Out of My Shoes: a Memoir by Meredith Stout and Book of Itzolin: Life and Works of Itzolin Valdemar García, collected and edited by his Mother, Mia Kirsi Stageberg, are models for women putting thour shoulders to the wheel of change.
The ingrained, habitual sufferings of women, mothers, girls and thour children are degrading, destructive and murderous. Creation spirituality theologian Matthew Fox calls thour destruction of Mother Earth “matricide,” and poet Jane Hirshfield calls it something like “biospheric suicide.” The effects on thourselves, thour children and societies continues to be onerous, in spite of some scientific, mechanical progress that has “made our lives ‘easier.’” But at what cost?
I asked a woman neighbor of mine “So what happens when we sit in our apartments feeling sorry for ourselves?”
She replied, “I don’t know.” So I said,
“Nothing!”
Nothing happens. Nothing changes at all, and we just habituate the misogyny and destruction all around us into thourselves.

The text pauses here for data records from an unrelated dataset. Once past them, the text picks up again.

<file path="config.mk">
export PLATFORM = sky130hd
export DESIGN_NAME = osc_clkdiv_mc
export DESIGN_NICKNAME = d
export VERILOG_FILES = /design/src/rtl/osc_clkdiv_mc.sv
export SDC_FILE = /design/constraint.sdc
export NUM_CORES = 1
export LEC_CHECK = 0
export CELL_PAD_IN_SITES_DETAIL_PLACEMENT = 0
export CELL_PAD_IN_SITES_GLOBAL_PLACEMENT = 1
export CORE_ASPECT_RATIO = 1.5
export CORE_UTILIZATION = 44
export CTS_CLUSTER_SIZE = 12
export DETAILED_ROUTE_END_ITERATION = 6
export PLACE_DENSITY_LB_ADDON = 0.15
export SETUP_SLACK_MARGIN = 0.1
export SYNTH_ARGS = -nofsm -noshare
export SYNTH_HDL_FRONTEND = slang
export SYNTH_SLANG_ARGS = --single-unit
</file>
<file path="constraint.sdc">
create_clock -name CLK -period 2.4 [get_ports CLK]
set_input_delay 0.24 -clock CLK [delete_from_list [all_inputs] [get_ports CLK]]
set_output_delay 0.24 -clock CLK [all_outputs]
set_load 0.1 [all_outputs]
</file>
<file path="config.mk">
export PLATFORM = sky130hd
export DESIGN_NAME = pipe_stage_reg
export DESIGN_NICKNAME = d
export VERILOG_FILES = /design/src/rtl/pipe_stage_reg_pkg.sv /design/src/rtl/pipe_stage_reg_sat_dec.sv /design/src/rtl/pipe_stage_reg.sv
export SDC_FILE = /design/constraint.sdc
export NUM_CORES = 1
export LEC_CHECK = 0
export ABC_AREA = 0
export ABC_CLOCK_PERIOD_IN_PS = 5300
export CORE_AREA = 2 2 139 141
export DETAILED_ROUTE_END_ITERATION = 16
export DIE_AREA = 0 0 141 143
export DONT_BUFFER_PORTS = 1
export GPL_ROUTABILITY_DRIVEN = 0
export GPL_TIMING_DRIVEN = 0
export PLACE_DENSITY_LB_ADDON = 0.25
export SLEW_MARGIN = 0
export SYNTH_ARGS = -nofsm -noshare
export SYNTH_HDL_FRONTEND = slang
export SYNTH_SLANG_ARGS = --single-unit
</file>
<file path="constraint.sdc">
create_clock -name clk -period 5.3 [get_ports clk]
set_input_delay 1.59 -clock clk [delete_from_list [all_inputs] [get_ports clk]]
set_output_delay 1.59 -clock clk [all_outputs]
set_load 0.1 [all_outputs]
</file>
### src/rtl/seg_pkg.sv
// Shared definitions for the multiplexed 7-segment display driver:
// segment patterns ({a,b,c,d,e,f,g}, active-high, bit 6 = a), the
// scan FSM state type and the BCD-to-segment decode function.
package seg_pkg;

  localparam logic [6:0] SEG_0    = 7'b1111110;
  localparam logic [6:0] SEG_1    = 7'b0110000;
  localparam logic [6:0] SEG_2    = 7'b1101101;
  localparam logic [6:0] SEG_3    = 7'b1111001;
  localparam logic [6:0] SEG_4    = 7'b0110011;
  localparam logic [6:0] SEG_5    = 7'b1011011;
  localparam logic [6:0] SEG_6    = 7'b1011111;
  localparam logic [6:0] SEG_7    = 7'b1110000;
  localparam logic [6:0] SEG_8    = 7'b1111111;
  localparam logic [6:0] SEG_9    = 7'b1110011;
  localparam logic [6:0] SEG_DASH = 7'b0000001;
  localparam logic [6:0] SEG_OFF  = 7'b0000000;

  // GUARD: all digits dark at the start of a slot; ON: selected digit lit.
  typedef enum logic {
    GUARD = 1'b0,
    ON    = 1'b1
  } scan_state_e;

  // Codes 10..15 are not valid BCD and show a dash.
  function automatic logic [6:0] bcd_to_seg(input logic [3:0] bcd);
    logic [6:0] seg;
    case (bcd)
      4'd0:    seg = SEG_0;
      4'd1:    seg = SEG_1;
      4'd2:    seg = SEG_2;
      4'd3:    seg = SEG_3;
      4'd4:    seg = SEG_4;
      4'd5:    seg = SEG_5;
      4'd6:    seg = SEG_6;
      4'd7:    seg = SEG_7;
      4'd8:    seg = SEG_8;
      4'd9:    seg = SEG_9;
      default: seg = SEG_DASH;
    endcase
    return seg;
  endfunction

endpackage

### src/rtl/bcd_seg_decode.sv
// Combinational BCD to 7-segment decoder; one instance sits on the
// digit currently selected by the scanner.
module bcd_seg_decode
  import seg_pkg::*;
(
  input  logic [3:0] bcd_i,
  output logic [6:0] seg_o
);

  assign seg_o = bcd_to_seg(bcd_i);

endmodule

Stout, publishing through Driftword Press, tells the story of her life from her 1950s sheltered childhood in Altadena, where her brother got to go to an expensive college prep school, but she and her sister went to public schools. Their Mom said, “Aren’t you glad you got to have horses instead?” The girls agreed dutifully. Until they didn’t. Through her Berkeley faculty wifehood, she nodded and agreed, drank and gave dinner parties, but then picked herself up, took a job, moved out and tells a gripping and powerful story of friendship, self-examination and finding her true callings.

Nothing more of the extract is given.